▶ _TASK PROMPT_
Every line of the entries below from the one containing "export CAP_MARGIN = 5" to the one containing "### constraint.sdc", both ends included, must be written out exactly. No other line belongs in the answer.

━━━━━ DATA FOR REVIEW

### config.mk
export PLATFORM = sky130hd
export DESIGN_NAME = sample_ctrl_flat
export DESIGN_NICKNAME = d
export VERILOG_FILES = /design/src/rtl/tiny_dnn_pkg.sv /design/src/rtl/sample_ctrl_if.sv /design/src/rtl/sample_addr_gen.sv /design/src/rtl/sample_ctrl.sv /design/src/flat_wrapper.sv
export SDC_FILE = /design/constraint.sdc
export NUM_CORES = 1
export LEC_CHECK = 0
export BUFFER_PORTS_ARGS = -buffer_cell sky130_fd_sc_hd__buf_2
export CAP_MARGIN = 5
export CORE_MARGIN = 2
export CORE_UTILIZATION = 45
export CTS_CLUSTER_SIZE = 28
export DETAILED_ROUTE_END_ITERATION = 16
export SYNTH_ARGS = -nofsm -noshare
export SYNTH_HDL_FRONTEND = slang
export SYNTH_SLANG_ARGS = --single-unit
### constraint.sdc
create_clock -name clk -period 6.25 [get_ports clk]
set_input_delay 0.3125 -clock clk [delete_from_list [all_inputs] [get_ports clk]]
set_output_delay 0.3125 -clock clk [all_outputs]
set_load 0.05 [all_outputs]
### src/rtl/tiny_dnn_pkg.sv
// Shared types for the tiny DNN sample path: sequencer states and geometry field widths.
package tiny_dnn_pkg;

  localparam int unsigned ChanW   = 4;   // id
  localparam int unsigned StrideW = 10;  // is, ks
  localparam int unsigned DimW    = 5;   // ih, iw, oh, ow, kh, kw

  typedef enum logic [2:0] {
    StIdle,
    StInit,
    StExec,
    StFin,
    StWait,
    StDone
  } sample_state_e;

endpackage

### src/rtl/sample_ctrl_if.sv
// Handshake and address bundle between batch control, sample_ctrl and the MAC core.
interface sample_ctrl_if #(
  parameter int unsigned IA_W = 12,
  parameter int unsigned WA_W = 10
) ();

  logic            s_init;
  logic            out_busy;
  logic            s_fin;
  logic            k_init;
  logic            exec;
  logic            k_fin;
  logic [IA_W-1:0] ia;
  logic [WA_W-1:0] wa;

  modport master (
    output s_init,
    output out_busy,
    input  s_fin,
    input  k_init,
    input  exec,
    input  k_fin,
    input  ia,
    input  wa
  );

  modport slave (
    input  s_init,
    input  out_busy,
    output s_fin,
    output k_init,
    output exec,
    output k_fin,
    output ia,
    output wa
  );

endinterface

━━━━━━━━━━

▶ _RESULT_
export CAP_MARGIN = 5
export CORE_MARGIN = 2
export CORE_UTILIZATION = 45
export CTS_CLUSTER_SIZE = 28
export DETAILED_ROUTE_END_ITERATION = 16
export SYNTH_ARGS = -nofsm -noshare
export SYNTH_HDL_FRONTEND = slang
export SYNTH_SLANG_ARGS = --single-unit
### constraint.sdc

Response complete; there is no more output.